How to Improve datapump Operation Performance

Source: Internet
Author: User

How to Improve datapump Operation Performance

When performing datapump export and import, do everything possible to improve the performance. Here we will introduce some related DataPump and database parameters that can significantly improve the performance of DataPump.

1. DataPump-related DataPump parameters are affected.
Access_method
In some cases, the method selected by the Data Pump API cannot quickly access your dataset.

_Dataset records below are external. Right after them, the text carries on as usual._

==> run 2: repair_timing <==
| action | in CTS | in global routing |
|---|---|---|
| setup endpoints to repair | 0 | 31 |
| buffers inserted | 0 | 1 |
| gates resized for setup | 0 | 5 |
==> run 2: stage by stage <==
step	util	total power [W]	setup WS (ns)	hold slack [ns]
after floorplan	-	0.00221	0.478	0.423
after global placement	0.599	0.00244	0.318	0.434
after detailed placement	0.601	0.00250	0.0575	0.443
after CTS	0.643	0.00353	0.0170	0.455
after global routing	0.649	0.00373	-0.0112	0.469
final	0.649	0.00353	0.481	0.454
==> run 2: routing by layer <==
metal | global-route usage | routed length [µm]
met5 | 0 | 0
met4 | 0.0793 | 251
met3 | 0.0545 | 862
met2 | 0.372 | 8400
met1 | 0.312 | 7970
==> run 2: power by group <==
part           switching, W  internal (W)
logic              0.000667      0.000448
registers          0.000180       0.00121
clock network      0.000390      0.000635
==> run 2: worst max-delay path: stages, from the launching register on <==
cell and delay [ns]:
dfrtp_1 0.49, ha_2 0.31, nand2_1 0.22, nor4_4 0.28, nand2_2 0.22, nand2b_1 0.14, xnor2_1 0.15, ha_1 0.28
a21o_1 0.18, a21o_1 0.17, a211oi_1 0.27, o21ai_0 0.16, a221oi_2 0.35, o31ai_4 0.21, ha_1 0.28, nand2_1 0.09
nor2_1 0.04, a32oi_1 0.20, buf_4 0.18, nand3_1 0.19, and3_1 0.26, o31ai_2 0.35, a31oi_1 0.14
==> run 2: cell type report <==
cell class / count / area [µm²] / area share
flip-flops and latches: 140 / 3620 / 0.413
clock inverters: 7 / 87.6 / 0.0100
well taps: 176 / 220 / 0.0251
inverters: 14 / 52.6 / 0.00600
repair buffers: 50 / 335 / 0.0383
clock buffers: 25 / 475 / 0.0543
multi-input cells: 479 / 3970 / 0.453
## src/bpg_pkg.sv

```systemverilog
package bpg_pkg;

	// field and internal widths
	localparam int TIME_W  = 32;
	localparam int FREQ_W  = 32;
	localparam int OUT_W   = 16;
	localparam int DELAY_W = 45;
	localparam int A_W     = 45;

	// configuration register indexes
	localparam logic REG_MIN_FREQ = 1'b0;
	localparam logic REG_MAX_FREQ = 1'b1;

	// reset values of the band edges
	localparam logic [FREQ_W-1:0] FMIN_RST = 32'd42949673;
	localparam logic [FREQ_W-1:0] FMAX_RST = 32'd214748365;

	// delay = round(20 * 2^40 / fmin), numerator base and reset value
	localparam logic [DELAY_W-1:0] DELAY_BASE = 45'(64'd20 << 40);
	localparam logic [DELAY_W-1:0] DELAY_RST  =
		45'(((64'd20 << 40) + 64'd21474836) / 64'd42949673);

	// fixed-point constants
	localparam logic [30:0] ONE_Q30    = 31'h4000_0000;
	localparam logic [31:0] PI_Q30     = 32'd3373259426;
	localparam logic [76:0] TAIL_LIMIT = 77'd48 << 40;
	localparam int          RND_SH     = 31 - OUT_W;

	// pipeline depths
	localparam int SIN_LAT     = 17;
	localparam int GAUSS_LAT   = 27;
	localparam int DIV_LAT     = 31;
	localparam int BACK_LAT    = 2 + SIN_LAT + DIV_LAT + 3;
	localparam int QUEUE_DEPTH = 4;

	// one classified item between front and back
	typedef struct packed {
		logic [A_W-1:0] a;
		logic           invalid;
	} bpg_item_t;

	// band terms derived from the configuration registers
	typedef struct packed {
		logic [FREQ_W-1:0] fmax;
		logic [FREQ_W-1:0] bw;
		logic [FREQ_W:0]   fs;
	} bpg_cfg_t;

endpackage

```

## src/bpg_front.sv

```systemverilog
module bpg_front (
	input  logic                              clk,
	input  logic                              arst_n,
	input  logic                              cfg_write,
	input  logic                              cfg_index,
	input  logic [bpg_pkg::FREQ_W-1:0]        cfg_data,
	input  logic                              in_valid,
	output logic                              in_ready,
	input  logic [bpg_pkg::TIME_W-1:0]        time_value,
	output logic                              push_valid,
	input  logic                              push_ready,
	output bpg_pkg::bpg_item_t                push_item,
	output bpg_pkg::bpg_cfg_t                 band
);

	logic [bpg_pkg::FREQ_W-1:0]  fmin_q, fmax_q;
	logic [bpg_pkg::DELAY_W-1:0] delay_q, num_q, quo_q;
	logic [bpg_pkg::FREQ_W-1:0]  rem_q;
	logic [5:0]                  cnt_q;
	logic                        busy_q;
	logic                        fr_valid_s1;
	logic [bpg_pkg::TIME_W-1:0]  time_s1;
	logic [bpg_pkg::FREQ_W:0]    rem_sh;
	logic                        rem_ge;
	logic [bpg_pkg::DELAY_W-1:0] t_ext;

	// restoring divide step for the delay, one quotient bit a cycle
	assign rem_sh = {rem_q, num_q[bpg_pkg::DELAY_W-1]};
	assign rem_ge = rem_sh >= {1'b0, fmin_q};

	// configuration registers and delay divider
	always_ff @(posedge clk or negedge arst_n) begin
		if (!arst_n) begin
			fmin_q  <= bpg_pkg::FMIN_RST;
			fmax_q  <= bpg_pkg::FMAX_RST;
			delay_q <= bpg_pkg::DELAY_RST;
			busy_q  <= 1'b0;
			cnt_q   <= '0;
			num_q   <= '0;
			quo_q   <= '0;
			rem_q   <= '0;
		end else if (cfg_write) begin
			unique case (cfg_index)
				bpg_pkg::REG_MIN_FREQ: begin
					fmin_q <= cfg_data;
					busy_q <= 1'b1;
					cnt_q  <= 6'(bpg_pkg::DELAY_W - 1);
					num_q  <= bpg_pkg::DELAY_BASE +
						bpg_pkg::DELAY_W'(cfg_data[bpg_pkg::FREQ_W-1:1]);
					quo_q  <= '0;
					rem_q  <= '0;
				end
				bpg_pkg::REG_MAX_FREQ: begin
					fmax_q <= cfg_data;
				end
				default: ;
			endcase
		end else if (busy_q) begin
			num_q <= num_q << 1;
			rem_q <= rem_ge ? bpg_pkg::FREQ_W'(rem_sh - {1'b0, fmin_q})
				: rem_sh[bpg_pkg::FREQ_W-1:0];
			quo_q <= {quo_q[bpg_pkg::DELAY_W-2:0], rem_ge};
			cnt_q <= cnt_q - 6'd1;
			if (cnt_q == 6'd0) begin
				busy_q  <= 1'b0;
				delay_q <= {quo_q[bpg_pkg::DELAY_W-2:0], rem_ge};
			end
		end
	end

	// input register
	assign in_ready   = !busy_q && (!fr_valid_s1 || push_ready);
	assign push_valid = fr_valid_s1;

	always_ff @(posedge clk or negedge arst_n) begin
		if (!arst_n) begin
			fr_valid_s1 <= 1'b0;
		end else if (in_valid && in_ready) begin
			fr_valid_s1 <= 1'b1;
		end else if (push_ready) begin
			fr_valid_s1 <= 1'b0;
		end
	end

	always_ff @(posedge clk) begin
		if (in_valid && in_ready) begin
			time_s1 <= time_value;
		end
	end

	// distance from the pulse center and band check
	assign t_ext = bpg_pkg::DELAY_W'(time_s1);

	always_comb begin
		push_item.a = (t_ext >= delay_q) ? t_ext - delay_q : delay_q - t_ext;
		push_item.invalid = (fmin_q == '0) || (fmax_q == '0) || (fmin_q >= fmax_q);
	end

	// band terms for the back end
	always_comb begin
		band.fmax = fmax_q;
		band.bw   = fmax_q - fmin_q;
		band.fs   = {1'b0, fmax_q} + {1'b0, fmin_q};
	end

endmodule

```
==> src/bpg_pkg.sv <==
package bpg_pkg;

	// field and internal widths
	localparam int TIME_W  = 32;
	localparam int FREQ_W  = 32;
	localparam int OUT_W   = 16;
	localparam int DELAY_W = 45;
	localparam int A_W     = 45;

	// configuration register indexes
	localparam logic REG_MIN_FREQ = 1'b0;
	localparam logic REG_MAX_FREQ = 1'b1;

	// reset values of the band edges
	localparam logic [FREQ_W-1:0] FMIN_RST = 32'd42949673;
	localparam logic [FREQ_W-1:0] FMAX_RST = 32'd214748365;

	// delay = round(20 * 2^40 / fmin), numerator base and reset value
	localparam logic [DELAY_W-1:0] DELAY_BASE = 45'(64'd20 << 40);
	localparam logic [DELAY_W-1:0] DELAY_RST  =
		45'(((64'd20 << 40) + 64'd21474836) / 64'd42949673);

	// fixed-point constants
	localparam logic [30:0] ONE_Q30    = 31'h4000_0000;
	localparam logic [31:0] PI_Q30     = 32'd3373259426;
	localparam logic [76:0] TAIL_LIMIT = 77'd48 << 40;
	localparam int          RND_SH     = 31 - OUT_W;

	// pipeline depths
	localparam int SIN_LAT     = 17;
	localparam int GAUSS_LAT   = 27;
	localparam int DIV_LAT     = 31;
	localparam int BACK_LAT    = 2 + SIN_LAT + DIV_LAT + 3;
	localparam int QUEUE_DEPTH = 4;

	// one classified item between front and back
	typedef struct packed {
		logic [A_W-1:0] a;
		logic           invalid;
	} bpg_item_t;

	// band terms derived from the configuration registers
	typedef struct packed {
		logic [FREQ_W-1:0] fmax;
		logic [FREQ_W-1:0] bw;
		logic [FREQ_W:0]   fs;
	} bpg_cfg_t;

endpackage
==> config.mk <==
export PLATFORM = sky130hd
export DESIGN_NAME = bsc_front
export DESIGN_NICKNAME = d
export VERILOG_FILES = /design/src/sv/bsc_pkg.sv /design/src/sv/bsc_front.sv
export SDC_FILE = /design/constraint.sdc
export NUM_CORES = 1
export LEC_CHECK = 0
export BUFFER_PORTS_ARGS = -buffer_cell sky130_fd_sc_hd__buf_2
export CORE_ASPECT_RATIO = 0.6
export CORE_MARGIN = 4
export CORE_UTILIZATION = 55
export CTS_BUF_LIST = sky130_fd_sc_hd__clkbuf_4 sky130_fd_sc_hd__clkbuf_8 sky130_fd_sc_hd__clkbuf_16
export DETAILED_ROUTE_END_ITERATION = 12
export PLACE_DENSITY = 0.88
export SLEW_MARGIN = 20
export SYNTH_ARGS = -nofsm -noshare
export SYNTH_HDL_FRONTEND = slang
export SYNTH_SLANG_ARGS = --single-unit
==> constraint.sdc <==
create_clock -name clk -period 4.7 [get_ports clk]
set_input_delay 0.47 -clock clk [delete_from_list [all_inputs] [get_ports clk]]
set_output_delay 0.47 -clock clk [all_outputs]
set_load 0.02 [all_outputs]
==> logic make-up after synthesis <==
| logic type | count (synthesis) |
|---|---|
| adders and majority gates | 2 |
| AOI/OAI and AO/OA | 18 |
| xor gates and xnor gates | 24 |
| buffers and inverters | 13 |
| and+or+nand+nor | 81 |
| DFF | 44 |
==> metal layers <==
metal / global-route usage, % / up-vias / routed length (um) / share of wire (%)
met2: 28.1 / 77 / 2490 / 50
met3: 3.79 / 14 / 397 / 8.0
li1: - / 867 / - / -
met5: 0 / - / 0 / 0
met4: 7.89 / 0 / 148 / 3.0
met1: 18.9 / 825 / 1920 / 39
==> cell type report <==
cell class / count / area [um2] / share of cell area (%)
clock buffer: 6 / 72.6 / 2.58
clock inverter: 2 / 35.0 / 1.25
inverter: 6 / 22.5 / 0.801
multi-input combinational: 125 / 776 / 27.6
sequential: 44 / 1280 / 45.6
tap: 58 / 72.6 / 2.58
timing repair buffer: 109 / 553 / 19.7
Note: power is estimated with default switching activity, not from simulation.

In this case, in addition to explicitly setting this parameter to test each access method, you cannot know that the access method is more efficient. This parameter has two options: direct_path and external_table.

Cluster = n
In the RAC environment, the basic operation speed of the high Data Pump API can be significantly provided. Note that this parameter only applies to Data Pump API operations. In the RAC environment, we recommend that you set this parameter to n. If you set parallel_force_local to true, this will not only affect Data Pump API operations.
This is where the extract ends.